◆ WHAT THE EXERCISE ASKS
In the listing below, find every line containing "gates" and copy it out.

◆ EXCERPTED RECORDS
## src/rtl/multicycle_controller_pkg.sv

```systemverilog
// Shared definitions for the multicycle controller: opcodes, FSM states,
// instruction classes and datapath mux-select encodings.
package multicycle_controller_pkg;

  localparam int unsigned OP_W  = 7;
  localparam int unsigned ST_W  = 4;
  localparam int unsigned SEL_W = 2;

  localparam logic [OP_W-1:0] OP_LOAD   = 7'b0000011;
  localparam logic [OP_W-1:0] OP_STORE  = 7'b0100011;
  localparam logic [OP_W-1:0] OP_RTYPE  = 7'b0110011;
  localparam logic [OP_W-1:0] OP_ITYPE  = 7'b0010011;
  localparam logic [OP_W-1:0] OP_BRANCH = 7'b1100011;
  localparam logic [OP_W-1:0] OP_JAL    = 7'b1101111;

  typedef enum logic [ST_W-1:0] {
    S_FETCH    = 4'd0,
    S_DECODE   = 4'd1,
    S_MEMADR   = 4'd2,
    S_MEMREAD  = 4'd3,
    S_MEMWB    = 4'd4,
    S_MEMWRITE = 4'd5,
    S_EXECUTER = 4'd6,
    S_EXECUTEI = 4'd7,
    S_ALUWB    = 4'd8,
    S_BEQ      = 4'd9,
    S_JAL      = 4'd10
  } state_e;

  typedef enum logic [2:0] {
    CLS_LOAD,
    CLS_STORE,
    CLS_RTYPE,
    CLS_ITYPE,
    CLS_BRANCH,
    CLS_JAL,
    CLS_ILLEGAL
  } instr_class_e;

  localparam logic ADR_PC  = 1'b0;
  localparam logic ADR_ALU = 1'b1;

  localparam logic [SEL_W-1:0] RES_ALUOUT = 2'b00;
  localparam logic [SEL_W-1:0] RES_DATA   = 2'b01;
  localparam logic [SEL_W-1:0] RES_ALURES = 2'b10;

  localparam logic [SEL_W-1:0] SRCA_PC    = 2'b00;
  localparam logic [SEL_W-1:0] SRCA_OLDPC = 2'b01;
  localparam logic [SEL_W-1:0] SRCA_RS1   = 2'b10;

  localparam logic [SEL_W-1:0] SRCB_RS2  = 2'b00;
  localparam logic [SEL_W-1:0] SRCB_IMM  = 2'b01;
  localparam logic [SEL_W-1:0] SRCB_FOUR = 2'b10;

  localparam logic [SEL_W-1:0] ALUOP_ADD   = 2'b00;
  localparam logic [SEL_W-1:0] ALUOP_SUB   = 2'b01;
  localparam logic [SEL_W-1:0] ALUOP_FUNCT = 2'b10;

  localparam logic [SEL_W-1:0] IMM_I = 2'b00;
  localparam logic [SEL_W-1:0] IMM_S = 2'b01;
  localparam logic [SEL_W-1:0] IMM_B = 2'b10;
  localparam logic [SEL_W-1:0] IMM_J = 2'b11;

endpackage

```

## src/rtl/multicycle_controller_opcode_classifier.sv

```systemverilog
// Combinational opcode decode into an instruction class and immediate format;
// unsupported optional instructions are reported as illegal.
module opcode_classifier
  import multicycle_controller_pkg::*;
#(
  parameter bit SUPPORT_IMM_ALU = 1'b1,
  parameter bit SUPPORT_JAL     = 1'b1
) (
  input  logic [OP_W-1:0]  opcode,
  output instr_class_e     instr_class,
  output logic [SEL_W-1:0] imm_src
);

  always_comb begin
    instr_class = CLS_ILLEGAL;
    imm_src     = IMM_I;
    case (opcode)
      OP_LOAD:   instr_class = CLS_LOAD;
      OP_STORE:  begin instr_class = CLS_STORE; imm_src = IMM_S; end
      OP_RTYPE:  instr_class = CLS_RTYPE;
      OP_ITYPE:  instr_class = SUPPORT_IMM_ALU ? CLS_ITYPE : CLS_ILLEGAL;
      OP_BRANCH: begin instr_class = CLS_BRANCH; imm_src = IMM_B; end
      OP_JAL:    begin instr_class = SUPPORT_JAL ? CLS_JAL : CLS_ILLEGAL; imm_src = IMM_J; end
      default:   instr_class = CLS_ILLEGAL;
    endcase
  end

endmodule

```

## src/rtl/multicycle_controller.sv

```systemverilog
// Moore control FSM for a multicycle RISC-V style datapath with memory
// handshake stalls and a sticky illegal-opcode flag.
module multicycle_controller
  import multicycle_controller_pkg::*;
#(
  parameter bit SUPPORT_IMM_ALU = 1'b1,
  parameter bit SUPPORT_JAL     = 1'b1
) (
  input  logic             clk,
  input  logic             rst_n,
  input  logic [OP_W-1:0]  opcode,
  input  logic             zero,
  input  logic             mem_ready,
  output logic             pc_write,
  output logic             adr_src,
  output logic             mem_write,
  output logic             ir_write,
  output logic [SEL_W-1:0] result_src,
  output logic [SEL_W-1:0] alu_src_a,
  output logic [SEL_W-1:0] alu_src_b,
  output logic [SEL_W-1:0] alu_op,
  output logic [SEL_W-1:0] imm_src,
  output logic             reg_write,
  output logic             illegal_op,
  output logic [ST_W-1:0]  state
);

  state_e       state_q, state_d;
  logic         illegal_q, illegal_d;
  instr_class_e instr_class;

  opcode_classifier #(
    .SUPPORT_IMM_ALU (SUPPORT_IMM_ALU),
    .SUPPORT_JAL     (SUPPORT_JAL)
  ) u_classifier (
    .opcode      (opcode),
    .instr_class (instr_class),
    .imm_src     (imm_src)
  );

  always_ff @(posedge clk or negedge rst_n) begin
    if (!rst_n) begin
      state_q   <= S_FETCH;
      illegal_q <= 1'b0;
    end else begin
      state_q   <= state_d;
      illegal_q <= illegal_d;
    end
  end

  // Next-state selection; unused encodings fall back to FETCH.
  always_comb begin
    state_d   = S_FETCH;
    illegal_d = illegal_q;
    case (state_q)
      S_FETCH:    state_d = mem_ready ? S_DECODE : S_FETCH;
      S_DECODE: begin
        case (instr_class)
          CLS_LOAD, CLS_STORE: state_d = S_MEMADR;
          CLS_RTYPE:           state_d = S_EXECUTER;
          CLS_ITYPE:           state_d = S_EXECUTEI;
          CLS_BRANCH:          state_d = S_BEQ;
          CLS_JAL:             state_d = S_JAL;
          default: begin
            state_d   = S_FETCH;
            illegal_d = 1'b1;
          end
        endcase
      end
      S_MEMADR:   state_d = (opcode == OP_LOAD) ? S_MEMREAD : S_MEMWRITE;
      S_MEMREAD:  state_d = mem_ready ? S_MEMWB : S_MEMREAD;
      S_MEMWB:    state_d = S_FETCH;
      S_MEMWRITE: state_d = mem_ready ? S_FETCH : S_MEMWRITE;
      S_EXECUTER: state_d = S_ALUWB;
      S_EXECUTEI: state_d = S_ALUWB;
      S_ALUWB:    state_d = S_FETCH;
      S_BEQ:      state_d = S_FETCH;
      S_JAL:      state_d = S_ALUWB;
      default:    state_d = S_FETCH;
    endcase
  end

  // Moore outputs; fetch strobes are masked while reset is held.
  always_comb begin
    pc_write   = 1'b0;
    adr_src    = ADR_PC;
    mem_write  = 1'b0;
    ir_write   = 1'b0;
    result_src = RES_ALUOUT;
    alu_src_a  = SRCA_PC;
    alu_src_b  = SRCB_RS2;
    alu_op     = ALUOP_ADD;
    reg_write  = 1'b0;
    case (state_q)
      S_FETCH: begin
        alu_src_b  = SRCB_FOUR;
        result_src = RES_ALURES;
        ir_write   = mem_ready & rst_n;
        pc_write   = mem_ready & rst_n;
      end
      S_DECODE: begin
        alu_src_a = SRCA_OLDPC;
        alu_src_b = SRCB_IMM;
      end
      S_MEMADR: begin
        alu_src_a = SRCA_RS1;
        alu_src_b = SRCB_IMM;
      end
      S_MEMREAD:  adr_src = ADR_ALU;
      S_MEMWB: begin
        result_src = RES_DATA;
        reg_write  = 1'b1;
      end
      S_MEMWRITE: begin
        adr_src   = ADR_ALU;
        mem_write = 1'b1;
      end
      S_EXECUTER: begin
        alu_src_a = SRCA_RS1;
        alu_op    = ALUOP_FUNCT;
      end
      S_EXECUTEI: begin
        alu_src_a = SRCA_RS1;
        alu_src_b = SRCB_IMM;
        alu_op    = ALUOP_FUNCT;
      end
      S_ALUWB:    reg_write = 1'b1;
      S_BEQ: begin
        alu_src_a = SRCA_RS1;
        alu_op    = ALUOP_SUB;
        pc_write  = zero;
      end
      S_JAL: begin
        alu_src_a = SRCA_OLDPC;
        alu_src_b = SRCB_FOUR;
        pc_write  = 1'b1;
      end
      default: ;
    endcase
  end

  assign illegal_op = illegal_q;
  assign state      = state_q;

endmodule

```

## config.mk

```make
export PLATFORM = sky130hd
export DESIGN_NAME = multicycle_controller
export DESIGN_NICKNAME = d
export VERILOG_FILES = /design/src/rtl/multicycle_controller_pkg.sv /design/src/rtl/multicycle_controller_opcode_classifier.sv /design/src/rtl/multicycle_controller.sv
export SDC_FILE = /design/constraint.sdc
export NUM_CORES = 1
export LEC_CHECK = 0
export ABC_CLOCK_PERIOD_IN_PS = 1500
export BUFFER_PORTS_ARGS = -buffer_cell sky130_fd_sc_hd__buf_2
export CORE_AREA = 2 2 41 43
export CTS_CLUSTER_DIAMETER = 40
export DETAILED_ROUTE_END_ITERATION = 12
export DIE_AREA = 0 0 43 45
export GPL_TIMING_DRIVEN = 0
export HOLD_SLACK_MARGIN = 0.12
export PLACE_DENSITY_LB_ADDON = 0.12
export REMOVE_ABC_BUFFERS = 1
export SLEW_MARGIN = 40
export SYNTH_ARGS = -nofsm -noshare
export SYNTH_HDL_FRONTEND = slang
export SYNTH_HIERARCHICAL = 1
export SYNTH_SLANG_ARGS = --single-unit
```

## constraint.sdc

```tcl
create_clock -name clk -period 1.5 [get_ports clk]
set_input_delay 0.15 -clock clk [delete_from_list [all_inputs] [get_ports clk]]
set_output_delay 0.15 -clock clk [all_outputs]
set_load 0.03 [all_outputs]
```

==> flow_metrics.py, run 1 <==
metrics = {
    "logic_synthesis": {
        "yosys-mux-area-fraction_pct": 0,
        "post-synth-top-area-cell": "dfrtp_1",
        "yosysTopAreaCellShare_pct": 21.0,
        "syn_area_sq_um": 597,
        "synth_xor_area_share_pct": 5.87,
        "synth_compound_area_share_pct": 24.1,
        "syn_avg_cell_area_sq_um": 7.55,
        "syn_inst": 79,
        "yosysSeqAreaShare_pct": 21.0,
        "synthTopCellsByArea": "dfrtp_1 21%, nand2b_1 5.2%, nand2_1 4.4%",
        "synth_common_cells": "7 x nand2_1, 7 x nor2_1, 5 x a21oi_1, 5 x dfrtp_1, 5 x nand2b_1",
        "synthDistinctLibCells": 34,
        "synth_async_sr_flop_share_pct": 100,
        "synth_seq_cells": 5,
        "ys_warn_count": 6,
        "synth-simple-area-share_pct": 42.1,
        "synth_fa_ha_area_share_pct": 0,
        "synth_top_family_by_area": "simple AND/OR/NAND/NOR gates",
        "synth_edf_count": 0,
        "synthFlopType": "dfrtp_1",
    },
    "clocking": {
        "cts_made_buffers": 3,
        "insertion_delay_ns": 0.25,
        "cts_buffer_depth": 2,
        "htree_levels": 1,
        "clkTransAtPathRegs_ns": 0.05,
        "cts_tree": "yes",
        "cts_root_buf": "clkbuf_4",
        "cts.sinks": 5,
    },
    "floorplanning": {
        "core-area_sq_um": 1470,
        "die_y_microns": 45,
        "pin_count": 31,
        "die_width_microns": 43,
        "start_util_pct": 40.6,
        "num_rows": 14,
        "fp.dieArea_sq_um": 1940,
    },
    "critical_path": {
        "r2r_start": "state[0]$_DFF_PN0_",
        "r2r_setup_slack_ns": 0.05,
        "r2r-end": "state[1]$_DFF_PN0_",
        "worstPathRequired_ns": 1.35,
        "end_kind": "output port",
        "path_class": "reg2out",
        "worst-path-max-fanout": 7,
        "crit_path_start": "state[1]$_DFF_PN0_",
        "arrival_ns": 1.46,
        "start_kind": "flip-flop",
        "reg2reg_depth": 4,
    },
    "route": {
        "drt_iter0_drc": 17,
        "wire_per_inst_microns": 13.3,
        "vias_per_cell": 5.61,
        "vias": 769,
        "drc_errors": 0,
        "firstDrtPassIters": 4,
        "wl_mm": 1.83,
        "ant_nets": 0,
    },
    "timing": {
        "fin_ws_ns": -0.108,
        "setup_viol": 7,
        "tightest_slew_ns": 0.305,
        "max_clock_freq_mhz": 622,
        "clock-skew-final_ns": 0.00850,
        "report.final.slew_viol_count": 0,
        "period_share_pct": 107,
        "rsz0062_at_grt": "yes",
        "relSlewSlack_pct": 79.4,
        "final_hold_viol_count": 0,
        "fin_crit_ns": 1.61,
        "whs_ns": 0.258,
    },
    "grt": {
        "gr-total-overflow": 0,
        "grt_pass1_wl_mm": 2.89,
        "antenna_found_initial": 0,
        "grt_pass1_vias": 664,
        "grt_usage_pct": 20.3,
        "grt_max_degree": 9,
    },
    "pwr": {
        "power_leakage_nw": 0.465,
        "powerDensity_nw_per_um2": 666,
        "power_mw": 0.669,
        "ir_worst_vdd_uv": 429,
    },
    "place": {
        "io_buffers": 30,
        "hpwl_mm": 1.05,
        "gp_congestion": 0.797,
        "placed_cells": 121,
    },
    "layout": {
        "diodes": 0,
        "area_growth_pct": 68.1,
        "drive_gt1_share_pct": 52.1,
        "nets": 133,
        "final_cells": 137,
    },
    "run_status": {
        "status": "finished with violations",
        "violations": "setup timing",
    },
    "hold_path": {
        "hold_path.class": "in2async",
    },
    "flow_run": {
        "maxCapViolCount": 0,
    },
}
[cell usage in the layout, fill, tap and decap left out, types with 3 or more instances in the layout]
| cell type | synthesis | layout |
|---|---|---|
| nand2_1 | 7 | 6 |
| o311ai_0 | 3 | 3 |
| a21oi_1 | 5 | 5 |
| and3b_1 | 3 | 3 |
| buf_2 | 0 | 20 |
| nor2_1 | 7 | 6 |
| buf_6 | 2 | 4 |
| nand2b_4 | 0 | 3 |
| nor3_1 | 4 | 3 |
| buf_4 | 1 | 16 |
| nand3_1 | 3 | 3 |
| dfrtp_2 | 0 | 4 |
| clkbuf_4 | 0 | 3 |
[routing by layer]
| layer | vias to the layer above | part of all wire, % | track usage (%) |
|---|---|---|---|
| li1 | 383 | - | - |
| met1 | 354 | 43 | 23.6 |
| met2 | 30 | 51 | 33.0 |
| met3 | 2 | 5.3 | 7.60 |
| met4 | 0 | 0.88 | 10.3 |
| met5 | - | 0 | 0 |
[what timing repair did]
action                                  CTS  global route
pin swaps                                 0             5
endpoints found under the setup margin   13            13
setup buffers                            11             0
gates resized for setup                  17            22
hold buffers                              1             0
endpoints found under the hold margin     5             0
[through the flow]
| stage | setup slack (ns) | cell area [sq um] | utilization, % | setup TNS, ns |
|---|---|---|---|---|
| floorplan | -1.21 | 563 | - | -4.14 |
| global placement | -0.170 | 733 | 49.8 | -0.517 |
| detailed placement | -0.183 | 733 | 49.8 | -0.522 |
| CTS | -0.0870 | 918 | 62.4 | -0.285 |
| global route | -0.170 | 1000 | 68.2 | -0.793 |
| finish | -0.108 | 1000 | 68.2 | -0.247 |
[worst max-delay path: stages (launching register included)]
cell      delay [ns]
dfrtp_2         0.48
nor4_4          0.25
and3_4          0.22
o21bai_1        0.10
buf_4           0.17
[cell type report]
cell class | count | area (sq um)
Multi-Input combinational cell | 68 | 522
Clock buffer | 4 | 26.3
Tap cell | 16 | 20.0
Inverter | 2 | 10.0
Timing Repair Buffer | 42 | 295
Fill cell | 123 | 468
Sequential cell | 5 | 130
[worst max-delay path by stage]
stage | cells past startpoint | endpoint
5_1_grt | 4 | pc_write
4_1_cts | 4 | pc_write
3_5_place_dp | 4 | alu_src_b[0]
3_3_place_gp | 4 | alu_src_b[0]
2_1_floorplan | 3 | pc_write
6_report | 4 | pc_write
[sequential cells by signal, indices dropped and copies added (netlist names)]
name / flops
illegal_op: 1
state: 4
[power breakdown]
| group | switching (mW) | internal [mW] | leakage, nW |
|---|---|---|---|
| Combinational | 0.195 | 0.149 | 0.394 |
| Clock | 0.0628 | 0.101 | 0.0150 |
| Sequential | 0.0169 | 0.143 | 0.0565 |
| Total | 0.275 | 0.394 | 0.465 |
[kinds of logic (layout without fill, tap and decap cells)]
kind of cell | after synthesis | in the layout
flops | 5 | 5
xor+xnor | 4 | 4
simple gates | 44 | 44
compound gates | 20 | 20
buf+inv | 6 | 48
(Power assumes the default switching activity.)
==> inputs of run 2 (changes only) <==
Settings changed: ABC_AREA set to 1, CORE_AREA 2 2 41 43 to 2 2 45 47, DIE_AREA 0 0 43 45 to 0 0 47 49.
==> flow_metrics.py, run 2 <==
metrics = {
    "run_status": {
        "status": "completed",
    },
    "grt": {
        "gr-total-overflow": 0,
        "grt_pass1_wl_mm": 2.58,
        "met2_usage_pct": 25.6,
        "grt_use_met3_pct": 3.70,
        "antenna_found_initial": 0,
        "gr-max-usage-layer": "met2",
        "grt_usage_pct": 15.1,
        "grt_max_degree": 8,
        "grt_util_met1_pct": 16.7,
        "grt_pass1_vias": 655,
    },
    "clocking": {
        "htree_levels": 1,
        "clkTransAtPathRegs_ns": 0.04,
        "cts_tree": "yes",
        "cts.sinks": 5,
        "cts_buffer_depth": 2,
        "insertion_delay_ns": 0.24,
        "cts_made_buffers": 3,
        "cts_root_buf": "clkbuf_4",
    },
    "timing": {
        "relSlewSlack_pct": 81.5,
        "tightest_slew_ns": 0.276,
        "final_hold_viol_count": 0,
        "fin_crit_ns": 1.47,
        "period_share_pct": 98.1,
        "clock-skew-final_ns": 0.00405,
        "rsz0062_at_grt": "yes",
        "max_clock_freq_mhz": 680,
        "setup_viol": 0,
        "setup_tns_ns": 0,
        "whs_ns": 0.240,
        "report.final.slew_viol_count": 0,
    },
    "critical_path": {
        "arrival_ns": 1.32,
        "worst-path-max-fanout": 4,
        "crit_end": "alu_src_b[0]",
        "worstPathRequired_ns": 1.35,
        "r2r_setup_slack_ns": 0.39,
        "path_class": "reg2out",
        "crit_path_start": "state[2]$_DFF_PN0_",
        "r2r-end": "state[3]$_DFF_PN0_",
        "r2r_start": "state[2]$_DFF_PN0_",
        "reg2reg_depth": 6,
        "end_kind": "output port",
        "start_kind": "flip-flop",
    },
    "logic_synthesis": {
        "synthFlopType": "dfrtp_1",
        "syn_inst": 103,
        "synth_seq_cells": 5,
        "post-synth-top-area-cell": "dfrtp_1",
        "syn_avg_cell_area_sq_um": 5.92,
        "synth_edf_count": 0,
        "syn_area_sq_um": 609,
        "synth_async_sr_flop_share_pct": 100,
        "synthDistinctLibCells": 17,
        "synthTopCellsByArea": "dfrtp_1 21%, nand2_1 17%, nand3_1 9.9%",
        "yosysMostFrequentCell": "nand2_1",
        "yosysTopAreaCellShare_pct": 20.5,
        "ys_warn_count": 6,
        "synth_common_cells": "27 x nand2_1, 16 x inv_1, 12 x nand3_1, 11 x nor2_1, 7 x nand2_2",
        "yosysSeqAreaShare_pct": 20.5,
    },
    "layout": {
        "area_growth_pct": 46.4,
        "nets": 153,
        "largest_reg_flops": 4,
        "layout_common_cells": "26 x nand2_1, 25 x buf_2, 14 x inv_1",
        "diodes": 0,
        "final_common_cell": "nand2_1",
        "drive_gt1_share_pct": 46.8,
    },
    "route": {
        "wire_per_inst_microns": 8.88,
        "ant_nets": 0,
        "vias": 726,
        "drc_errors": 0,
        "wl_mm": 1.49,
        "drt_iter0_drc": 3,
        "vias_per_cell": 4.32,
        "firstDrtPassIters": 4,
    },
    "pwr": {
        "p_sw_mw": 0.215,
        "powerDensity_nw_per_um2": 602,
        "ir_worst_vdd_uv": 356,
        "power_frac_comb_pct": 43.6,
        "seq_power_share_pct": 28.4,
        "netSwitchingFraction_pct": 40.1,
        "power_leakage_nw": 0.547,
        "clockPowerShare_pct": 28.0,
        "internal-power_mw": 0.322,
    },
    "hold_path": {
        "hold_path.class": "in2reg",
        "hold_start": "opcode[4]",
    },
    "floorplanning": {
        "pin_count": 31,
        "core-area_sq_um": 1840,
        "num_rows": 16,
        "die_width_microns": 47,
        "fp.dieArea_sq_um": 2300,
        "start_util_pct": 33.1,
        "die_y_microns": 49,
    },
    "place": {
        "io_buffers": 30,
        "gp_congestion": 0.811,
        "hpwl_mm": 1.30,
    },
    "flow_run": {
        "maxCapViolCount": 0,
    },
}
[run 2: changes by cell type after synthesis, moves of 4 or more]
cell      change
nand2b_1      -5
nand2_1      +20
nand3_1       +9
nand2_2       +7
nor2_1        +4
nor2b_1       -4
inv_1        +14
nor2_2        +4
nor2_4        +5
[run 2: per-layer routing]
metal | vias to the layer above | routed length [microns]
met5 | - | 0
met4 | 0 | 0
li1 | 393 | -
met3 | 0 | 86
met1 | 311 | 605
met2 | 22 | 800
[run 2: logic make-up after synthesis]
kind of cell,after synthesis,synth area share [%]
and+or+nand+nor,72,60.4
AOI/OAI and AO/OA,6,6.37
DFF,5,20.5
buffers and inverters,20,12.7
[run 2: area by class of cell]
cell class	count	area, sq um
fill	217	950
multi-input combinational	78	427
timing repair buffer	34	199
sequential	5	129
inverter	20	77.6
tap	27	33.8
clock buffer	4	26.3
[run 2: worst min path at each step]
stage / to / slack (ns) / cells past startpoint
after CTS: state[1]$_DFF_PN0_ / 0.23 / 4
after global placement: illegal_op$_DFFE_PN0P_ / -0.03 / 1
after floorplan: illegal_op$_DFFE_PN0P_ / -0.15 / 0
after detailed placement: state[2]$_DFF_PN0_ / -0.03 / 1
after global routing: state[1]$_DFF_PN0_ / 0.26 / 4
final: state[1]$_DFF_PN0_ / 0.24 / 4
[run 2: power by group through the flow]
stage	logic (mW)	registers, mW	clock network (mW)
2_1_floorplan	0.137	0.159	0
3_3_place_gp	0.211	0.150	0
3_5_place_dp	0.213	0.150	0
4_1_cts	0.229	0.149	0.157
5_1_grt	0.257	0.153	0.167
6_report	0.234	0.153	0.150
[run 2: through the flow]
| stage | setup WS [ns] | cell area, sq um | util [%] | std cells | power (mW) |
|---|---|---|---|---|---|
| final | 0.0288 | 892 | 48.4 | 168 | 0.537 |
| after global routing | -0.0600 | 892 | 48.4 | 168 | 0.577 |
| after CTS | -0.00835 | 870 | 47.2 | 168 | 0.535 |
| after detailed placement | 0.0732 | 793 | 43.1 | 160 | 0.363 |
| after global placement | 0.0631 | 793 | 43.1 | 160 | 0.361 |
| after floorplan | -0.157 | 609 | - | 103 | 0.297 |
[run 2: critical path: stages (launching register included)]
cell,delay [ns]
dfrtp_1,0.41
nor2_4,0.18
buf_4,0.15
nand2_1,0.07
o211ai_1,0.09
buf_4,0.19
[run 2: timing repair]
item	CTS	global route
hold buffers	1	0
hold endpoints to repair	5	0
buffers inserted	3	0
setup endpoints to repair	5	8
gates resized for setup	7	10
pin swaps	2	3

◆ SOLUTION FOR THIS TASK
        "synth_top_family_by_area": "simple AND/OR/NAND/NOR gates",
gates resized for setup                  17            22
simple gates | 44 | 44
compound gates | 20 | 20
gates resized for setup	7	10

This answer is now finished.